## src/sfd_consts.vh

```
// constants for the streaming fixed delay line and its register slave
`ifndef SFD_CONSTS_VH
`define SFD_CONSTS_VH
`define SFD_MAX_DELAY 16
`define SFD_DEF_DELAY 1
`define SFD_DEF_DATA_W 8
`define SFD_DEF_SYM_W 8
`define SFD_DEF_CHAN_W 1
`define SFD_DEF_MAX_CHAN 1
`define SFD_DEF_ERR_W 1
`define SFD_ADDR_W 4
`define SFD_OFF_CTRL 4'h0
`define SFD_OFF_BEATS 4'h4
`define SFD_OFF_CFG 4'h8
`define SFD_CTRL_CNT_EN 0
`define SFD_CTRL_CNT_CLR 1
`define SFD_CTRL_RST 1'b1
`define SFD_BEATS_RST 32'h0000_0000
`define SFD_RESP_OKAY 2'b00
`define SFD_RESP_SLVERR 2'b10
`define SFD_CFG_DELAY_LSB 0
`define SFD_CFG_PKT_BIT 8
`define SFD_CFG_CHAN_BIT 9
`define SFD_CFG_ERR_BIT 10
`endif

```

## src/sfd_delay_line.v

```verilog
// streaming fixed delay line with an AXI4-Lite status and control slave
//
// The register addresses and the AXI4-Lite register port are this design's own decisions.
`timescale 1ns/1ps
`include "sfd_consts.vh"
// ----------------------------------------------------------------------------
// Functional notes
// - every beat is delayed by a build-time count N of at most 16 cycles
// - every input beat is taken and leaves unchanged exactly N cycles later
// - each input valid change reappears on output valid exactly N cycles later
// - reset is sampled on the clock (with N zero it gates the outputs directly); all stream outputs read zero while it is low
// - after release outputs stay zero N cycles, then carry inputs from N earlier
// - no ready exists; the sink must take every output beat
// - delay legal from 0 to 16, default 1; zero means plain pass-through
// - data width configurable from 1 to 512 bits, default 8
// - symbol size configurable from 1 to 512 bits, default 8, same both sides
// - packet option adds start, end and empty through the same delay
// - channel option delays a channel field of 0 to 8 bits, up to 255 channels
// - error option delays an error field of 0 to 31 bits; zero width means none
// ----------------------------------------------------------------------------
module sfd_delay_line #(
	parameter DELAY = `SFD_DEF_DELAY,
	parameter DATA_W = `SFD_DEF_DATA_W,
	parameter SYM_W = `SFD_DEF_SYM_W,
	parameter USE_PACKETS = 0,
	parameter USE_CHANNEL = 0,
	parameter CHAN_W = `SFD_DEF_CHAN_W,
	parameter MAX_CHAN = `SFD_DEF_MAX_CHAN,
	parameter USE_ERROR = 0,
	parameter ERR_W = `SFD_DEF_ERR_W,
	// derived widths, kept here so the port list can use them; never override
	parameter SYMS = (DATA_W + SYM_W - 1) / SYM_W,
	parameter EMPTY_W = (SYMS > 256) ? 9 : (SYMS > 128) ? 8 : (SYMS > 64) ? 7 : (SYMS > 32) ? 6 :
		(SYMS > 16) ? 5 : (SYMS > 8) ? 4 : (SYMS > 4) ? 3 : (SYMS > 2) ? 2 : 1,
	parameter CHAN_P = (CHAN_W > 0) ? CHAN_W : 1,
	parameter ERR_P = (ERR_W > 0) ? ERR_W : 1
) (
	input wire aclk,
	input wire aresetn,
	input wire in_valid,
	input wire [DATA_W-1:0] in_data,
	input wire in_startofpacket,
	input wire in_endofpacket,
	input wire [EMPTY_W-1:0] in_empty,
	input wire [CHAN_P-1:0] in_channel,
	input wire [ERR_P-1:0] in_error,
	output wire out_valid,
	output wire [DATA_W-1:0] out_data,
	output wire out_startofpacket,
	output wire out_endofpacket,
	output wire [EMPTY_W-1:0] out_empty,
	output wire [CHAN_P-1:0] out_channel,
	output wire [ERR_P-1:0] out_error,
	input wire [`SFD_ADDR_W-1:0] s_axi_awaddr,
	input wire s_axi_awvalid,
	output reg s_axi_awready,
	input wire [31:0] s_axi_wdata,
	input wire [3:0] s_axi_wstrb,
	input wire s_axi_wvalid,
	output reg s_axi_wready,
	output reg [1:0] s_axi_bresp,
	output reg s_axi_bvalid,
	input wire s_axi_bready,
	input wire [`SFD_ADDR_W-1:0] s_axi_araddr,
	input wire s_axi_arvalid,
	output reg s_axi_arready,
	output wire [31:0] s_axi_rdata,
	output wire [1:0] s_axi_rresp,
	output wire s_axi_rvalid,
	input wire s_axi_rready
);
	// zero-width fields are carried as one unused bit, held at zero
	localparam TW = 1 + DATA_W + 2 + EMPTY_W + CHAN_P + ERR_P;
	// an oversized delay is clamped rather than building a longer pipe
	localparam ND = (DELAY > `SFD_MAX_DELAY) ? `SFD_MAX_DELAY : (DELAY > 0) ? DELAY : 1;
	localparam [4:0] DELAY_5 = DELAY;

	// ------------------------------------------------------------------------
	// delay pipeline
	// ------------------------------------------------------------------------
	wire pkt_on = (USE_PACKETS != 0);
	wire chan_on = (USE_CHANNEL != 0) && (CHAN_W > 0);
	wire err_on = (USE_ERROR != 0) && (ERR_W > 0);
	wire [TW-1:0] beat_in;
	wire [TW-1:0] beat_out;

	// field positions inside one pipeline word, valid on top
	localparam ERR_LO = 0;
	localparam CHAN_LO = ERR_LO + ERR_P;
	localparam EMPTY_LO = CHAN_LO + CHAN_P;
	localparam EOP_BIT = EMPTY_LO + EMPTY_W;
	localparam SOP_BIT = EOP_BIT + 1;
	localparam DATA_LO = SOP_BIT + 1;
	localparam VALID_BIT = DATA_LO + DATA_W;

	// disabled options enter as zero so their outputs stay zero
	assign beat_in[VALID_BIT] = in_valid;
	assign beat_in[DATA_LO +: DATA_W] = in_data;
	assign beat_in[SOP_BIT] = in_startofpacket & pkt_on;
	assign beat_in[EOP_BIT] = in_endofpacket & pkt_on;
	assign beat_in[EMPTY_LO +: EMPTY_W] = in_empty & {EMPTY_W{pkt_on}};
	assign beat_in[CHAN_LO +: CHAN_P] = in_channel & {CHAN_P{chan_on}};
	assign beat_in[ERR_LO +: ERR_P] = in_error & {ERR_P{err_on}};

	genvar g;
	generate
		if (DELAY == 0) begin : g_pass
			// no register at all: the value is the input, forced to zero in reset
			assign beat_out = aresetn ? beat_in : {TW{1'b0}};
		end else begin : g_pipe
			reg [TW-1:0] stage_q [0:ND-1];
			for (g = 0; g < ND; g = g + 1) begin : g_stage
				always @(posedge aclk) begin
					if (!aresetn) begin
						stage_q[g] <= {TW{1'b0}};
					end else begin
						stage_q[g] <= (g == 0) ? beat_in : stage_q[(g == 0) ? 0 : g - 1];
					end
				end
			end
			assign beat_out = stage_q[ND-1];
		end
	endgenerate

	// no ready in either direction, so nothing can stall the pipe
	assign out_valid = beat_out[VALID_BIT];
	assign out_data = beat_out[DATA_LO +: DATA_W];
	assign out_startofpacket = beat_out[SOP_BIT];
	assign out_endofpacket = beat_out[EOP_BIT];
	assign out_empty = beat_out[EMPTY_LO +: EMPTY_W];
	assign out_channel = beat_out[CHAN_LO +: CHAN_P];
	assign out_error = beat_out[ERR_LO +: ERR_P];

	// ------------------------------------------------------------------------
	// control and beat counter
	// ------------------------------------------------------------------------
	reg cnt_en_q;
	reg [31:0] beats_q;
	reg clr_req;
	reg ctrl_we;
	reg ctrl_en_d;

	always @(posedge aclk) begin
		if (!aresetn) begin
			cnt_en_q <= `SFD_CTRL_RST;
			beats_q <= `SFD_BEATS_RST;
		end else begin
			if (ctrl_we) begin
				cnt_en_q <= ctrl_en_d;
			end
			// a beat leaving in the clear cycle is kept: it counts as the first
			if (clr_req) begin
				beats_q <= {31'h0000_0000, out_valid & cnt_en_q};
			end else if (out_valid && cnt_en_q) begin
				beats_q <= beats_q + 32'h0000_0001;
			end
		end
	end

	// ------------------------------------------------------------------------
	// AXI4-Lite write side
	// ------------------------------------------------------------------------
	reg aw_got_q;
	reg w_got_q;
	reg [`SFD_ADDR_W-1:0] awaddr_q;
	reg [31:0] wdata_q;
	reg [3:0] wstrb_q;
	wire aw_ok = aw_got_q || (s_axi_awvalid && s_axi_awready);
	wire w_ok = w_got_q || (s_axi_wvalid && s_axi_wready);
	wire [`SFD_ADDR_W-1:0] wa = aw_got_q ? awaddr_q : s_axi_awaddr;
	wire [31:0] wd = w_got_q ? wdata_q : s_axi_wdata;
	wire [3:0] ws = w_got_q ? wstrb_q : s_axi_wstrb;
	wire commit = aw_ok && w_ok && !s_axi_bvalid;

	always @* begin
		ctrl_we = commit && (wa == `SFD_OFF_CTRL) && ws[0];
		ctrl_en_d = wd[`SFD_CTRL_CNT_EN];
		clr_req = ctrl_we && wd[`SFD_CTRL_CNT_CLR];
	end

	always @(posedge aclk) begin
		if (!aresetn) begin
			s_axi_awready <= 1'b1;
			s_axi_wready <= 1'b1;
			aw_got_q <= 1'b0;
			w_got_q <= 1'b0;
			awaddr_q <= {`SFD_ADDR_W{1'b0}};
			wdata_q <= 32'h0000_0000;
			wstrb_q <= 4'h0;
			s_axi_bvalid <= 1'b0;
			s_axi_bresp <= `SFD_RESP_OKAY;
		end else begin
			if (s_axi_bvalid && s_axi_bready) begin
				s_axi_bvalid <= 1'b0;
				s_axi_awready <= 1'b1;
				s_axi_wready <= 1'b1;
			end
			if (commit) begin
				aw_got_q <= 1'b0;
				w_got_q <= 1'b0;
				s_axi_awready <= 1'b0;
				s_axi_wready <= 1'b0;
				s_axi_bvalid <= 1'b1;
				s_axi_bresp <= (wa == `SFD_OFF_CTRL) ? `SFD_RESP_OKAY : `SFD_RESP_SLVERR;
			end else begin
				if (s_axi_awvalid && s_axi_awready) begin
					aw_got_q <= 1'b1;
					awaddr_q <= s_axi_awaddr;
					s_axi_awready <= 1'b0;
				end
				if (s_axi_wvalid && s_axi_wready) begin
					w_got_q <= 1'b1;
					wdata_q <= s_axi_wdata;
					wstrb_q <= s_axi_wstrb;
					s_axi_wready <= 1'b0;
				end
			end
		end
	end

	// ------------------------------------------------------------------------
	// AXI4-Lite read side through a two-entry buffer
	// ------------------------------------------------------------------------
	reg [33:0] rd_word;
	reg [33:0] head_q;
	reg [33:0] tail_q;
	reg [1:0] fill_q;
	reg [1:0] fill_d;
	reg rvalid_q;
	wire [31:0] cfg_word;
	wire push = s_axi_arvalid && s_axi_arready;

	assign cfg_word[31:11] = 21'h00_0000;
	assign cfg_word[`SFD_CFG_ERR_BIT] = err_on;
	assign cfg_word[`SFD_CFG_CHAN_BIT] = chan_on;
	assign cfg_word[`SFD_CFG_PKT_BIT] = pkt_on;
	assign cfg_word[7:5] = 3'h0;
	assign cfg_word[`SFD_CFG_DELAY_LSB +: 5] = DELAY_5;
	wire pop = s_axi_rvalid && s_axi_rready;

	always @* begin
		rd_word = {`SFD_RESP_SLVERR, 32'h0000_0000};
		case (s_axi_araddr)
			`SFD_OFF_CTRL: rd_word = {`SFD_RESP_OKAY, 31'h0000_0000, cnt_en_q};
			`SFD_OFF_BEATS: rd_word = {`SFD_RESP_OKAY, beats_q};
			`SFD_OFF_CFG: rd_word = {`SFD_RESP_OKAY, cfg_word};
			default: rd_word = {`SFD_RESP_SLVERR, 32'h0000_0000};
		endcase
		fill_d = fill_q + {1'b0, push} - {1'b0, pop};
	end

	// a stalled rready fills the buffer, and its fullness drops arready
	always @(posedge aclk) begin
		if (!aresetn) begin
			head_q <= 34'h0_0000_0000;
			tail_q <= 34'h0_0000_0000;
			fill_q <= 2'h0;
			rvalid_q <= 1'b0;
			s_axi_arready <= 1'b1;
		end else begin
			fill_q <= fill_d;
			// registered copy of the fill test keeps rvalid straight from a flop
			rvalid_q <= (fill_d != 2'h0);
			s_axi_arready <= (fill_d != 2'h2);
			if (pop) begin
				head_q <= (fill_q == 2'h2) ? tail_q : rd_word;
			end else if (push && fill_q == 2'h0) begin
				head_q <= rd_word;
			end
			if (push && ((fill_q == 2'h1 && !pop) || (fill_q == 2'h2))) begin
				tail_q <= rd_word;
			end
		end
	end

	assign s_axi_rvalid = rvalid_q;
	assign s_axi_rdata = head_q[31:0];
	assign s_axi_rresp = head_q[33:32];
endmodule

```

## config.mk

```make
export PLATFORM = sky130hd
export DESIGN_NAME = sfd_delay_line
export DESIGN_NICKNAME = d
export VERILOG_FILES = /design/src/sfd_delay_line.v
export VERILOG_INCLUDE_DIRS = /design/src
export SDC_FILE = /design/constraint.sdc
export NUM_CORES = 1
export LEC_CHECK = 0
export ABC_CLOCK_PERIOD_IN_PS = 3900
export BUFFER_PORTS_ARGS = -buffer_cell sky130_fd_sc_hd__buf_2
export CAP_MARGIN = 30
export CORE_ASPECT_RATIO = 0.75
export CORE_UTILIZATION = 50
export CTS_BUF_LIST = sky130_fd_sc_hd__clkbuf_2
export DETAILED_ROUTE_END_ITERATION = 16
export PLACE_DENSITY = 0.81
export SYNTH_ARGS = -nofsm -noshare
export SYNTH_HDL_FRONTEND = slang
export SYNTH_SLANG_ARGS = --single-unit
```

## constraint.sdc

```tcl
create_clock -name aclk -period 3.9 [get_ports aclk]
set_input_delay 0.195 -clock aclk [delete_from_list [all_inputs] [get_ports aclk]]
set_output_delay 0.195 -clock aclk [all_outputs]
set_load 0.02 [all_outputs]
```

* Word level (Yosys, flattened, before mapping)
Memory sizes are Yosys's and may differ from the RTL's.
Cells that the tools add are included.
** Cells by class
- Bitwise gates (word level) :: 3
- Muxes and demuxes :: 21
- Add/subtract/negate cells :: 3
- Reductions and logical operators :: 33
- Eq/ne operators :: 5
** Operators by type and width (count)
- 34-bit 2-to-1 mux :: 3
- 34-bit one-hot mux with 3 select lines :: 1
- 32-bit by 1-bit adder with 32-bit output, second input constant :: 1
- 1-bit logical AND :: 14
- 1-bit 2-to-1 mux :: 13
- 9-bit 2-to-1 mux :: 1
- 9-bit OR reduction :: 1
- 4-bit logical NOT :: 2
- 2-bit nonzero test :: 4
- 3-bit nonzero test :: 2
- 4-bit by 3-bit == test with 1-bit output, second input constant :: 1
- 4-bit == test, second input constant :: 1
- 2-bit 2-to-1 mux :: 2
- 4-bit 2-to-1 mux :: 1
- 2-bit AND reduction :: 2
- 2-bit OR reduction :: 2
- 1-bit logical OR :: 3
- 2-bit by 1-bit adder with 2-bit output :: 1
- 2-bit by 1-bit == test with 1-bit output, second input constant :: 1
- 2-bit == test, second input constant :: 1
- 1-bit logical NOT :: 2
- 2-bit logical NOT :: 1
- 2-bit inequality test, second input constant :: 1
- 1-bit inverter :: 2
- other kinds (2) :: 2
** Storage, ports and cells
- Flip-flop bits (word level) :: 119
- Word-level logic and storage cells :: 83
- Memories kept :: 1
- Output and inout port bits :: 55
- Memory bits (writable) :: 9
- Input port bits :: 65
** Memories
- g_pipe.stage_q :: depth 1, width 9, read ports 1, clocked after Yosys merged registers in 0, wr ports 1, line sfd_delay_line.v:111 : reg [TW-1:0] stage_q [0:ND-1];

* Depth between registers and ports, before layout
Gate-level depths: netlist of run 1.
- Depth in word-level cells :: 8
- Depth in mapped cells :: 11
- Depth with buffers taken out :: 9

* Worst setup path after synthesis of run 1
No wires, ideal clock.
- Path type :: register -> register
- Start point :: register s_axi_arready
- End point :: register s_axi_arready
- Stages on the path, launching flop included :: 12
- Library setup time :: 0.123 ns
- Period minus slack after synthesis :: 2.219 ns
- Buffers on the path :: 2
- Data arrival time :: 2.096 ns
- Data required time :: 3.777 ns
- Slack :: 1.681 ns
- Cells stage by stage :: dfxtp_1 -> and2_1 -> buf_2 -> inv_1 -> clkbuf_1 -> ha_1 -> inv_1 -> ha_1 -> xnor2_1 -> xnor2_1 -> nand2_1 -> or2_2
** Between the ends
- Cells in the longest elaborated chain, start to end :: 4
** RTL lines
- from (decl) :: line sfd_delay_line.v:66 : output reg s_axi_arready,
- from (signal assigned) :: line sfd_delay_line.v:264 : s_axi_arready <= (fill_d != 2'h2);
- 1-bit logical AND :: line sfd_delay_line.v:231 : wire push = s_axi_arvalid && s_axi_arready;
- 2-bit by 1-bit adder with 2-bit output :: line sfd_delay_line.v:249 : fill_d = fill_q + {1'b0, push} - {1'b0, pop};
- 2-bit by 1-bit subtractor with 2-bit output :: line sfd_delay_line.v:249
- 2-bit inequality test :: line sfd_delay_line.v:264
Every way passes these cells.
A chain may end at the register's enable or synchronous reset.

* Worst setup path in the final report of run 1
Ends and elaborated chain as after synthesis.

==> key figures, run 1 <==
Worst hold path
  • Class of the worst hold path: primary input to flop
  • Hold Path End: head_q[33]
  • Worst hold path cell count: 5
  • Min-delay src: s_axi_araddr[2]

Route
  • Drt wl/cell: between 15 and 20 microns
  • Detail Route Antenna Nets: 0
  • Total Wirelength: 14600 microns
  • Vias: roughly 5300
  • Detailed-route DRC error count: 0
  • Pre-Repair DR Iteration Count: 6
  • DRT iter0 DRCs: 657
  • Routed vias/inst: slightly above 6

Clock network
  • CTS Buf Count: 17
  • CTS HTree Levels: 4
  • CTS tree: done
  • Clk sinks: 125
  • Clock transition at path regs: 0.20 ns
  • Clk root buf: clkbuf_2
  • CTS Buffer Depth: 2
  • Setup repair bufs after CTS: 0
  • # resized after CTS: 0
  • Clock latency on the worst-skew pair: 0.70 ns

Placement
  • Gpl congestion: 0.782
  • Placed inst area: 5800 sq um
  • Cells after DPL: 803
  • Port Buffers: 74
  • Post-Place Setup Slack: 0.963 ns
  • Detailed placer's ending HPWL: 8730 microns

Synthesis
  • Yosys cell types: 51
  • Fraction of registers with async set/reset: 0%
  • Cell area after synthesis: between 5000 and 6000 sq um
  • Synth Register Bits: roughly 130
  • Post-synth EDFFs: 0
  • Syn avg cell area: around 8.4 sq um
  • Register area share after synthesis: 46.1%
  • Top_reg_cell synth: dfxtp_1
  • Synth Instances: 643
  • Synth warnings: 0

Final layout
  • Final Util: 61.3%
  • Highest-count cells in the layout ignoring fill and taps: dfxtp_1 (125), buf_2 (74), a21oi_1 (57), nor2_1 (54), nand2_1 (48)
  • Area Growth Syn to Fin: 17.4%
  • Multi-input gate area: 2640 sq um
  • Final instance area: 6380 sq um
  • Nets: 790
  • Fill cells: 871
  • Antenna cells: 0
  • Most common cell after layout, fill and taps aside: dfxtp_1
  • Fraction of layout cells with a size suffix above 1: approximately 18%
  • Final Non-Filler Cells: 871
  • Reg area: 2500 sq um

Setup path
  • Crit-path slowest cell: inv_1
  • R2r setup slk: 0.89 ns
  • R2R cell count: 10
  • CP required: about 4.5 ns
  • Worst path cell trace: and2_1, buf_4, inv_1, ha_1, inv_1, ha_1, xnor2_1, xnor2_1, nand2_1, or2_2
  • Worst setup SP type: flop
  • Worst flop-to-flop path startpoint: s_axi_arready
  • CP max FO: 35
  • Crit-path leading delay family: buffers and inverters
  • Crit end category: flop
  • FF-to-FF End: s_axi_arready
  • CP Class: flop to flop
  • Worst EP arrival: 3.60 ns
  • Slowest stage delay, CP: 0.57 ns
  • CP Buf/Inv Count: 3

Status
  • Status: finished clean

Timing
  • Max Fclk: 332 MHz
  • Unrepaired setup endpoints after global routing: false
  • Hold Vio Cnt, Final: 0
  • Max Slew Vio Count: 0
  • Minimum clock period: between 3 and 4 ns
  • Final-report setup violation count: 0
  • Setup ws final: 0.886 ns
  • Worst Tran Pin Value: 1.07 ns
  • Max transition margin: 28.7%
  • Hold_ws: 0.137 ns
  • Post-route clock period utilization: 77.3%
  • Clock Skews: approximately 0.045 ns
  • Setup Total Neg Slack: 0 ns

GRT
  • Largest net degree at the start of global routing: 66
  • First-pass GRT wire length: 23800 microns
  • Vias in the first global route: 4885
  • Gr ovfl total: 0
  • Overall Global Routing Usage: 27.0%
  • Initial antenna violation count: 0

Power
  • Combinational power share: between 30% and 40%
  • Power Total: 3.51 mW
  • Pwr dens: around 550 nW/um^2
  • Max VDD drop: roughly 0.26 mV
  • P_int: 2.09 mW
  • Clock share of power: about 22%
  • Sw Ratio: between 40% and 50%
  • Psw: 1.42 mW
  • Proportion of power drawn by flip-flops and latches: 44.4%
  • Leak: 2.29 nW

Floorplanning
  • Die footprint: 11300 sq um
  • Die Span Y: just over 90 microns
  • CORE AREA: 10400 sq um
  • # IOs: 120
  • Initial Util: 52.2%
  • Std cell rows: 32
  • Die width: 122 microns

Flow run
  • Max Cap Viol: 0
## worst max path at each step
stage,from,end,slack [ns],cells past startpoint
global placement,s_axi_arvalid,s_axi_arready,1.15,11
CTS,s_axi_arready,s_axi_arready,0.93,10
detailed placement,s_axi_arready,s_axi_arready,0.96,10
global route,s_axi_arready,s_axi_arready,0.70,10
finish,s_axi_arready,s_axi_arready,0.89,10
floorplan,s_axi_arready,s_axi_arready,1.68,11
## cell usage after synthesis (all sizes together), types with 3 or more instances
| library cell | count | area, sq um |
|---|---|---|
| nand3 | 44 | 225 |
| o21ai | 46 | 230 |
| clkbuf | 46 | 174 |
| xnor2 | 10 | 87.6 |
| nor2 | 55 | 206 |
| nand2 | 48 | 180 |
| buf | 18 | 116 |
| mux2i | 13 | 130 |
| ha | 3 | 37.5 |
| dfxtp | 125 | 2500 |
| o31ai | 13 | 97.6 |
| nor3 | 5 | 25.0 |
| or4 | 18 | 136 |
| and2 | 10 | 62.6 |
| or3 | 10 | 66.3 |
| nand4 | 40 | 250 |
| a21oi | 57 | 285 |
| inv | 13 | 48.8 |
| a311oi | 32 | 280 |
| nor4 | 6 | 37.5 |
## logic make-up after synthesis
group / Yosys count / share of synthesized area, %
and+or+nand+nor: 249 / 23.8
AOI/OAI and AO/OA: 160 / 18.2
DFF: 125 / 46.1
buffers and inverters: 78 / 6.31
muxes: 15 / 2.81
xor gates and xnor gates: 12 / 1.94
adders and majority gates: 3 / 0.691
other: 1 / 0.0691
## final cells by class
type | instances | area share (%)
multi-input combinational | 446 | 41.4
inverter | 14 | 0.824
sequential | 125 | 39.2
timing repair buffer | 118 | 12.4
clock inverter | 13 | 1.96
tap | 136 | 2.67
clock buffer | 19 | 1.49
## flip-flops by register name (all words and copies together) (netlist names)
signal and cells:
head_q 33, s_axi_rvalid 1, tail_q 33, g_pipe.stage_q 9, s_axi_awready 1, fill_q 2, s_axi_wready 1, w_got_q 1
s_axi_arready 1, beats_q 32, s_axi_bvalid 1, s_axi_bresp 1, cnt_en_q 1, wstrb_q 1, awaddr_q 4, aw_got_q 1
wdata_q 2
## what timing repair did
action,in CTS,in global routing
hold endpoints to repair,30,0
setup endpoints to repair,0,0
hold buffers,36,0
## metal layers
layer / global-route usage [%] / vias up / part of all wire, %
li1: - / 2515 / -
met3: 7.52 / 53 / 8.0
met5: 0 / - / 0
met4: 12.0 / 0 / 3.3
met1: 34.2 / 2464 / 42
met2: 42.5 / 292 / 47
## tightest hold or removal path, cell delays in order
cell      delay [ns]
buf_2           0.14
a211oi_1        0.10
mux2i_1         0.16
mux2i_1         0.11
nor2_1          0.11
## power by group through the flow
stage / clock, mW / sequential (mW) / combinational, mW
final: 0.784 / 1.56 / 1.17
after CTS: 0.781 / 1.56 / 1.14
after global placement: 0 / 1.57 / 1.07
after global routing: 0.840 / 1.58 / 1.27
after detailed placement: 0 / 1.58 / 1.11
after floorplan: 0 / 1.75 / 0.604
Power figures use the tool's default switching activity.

^^^^^^^^^^^^^^^^

Task item ▸ Would you transcribe, exactly, the lines running from the one that contains "met5: 0 / - / 0" through the final line of the listing above? Include both ends and nothing else.

Written answer ▸
met5: 0 / - / 0
met4: 12.0 / 0 / 3.3
met1: 34.2 / 2464 / 42
met2: 42.5 / 292 / 47
## tightest hold or removal path, cell delays in order
cell      delay [ns]
buf_2           0.14
a211oi_1        0.10
mux2i_1         0.16
mux2i_1         0.11
nor2_1          0.11
## power by group through the flow
stage / clock, mW / sequential (mW) / combinational, mW
final: 0.784 / 1.56 / 1.17
after CTS: 0.781 / 1.56 / 1.14
after global placement: 0 / 1.57 / 1.07
after global routing: 0.840 / 1.58 / 1.27
after detailed placement: 0 / 1.58 / 1.11
after floorplan: 0 / 1.75 / 0.604
Power figures use the tool's default switching activity.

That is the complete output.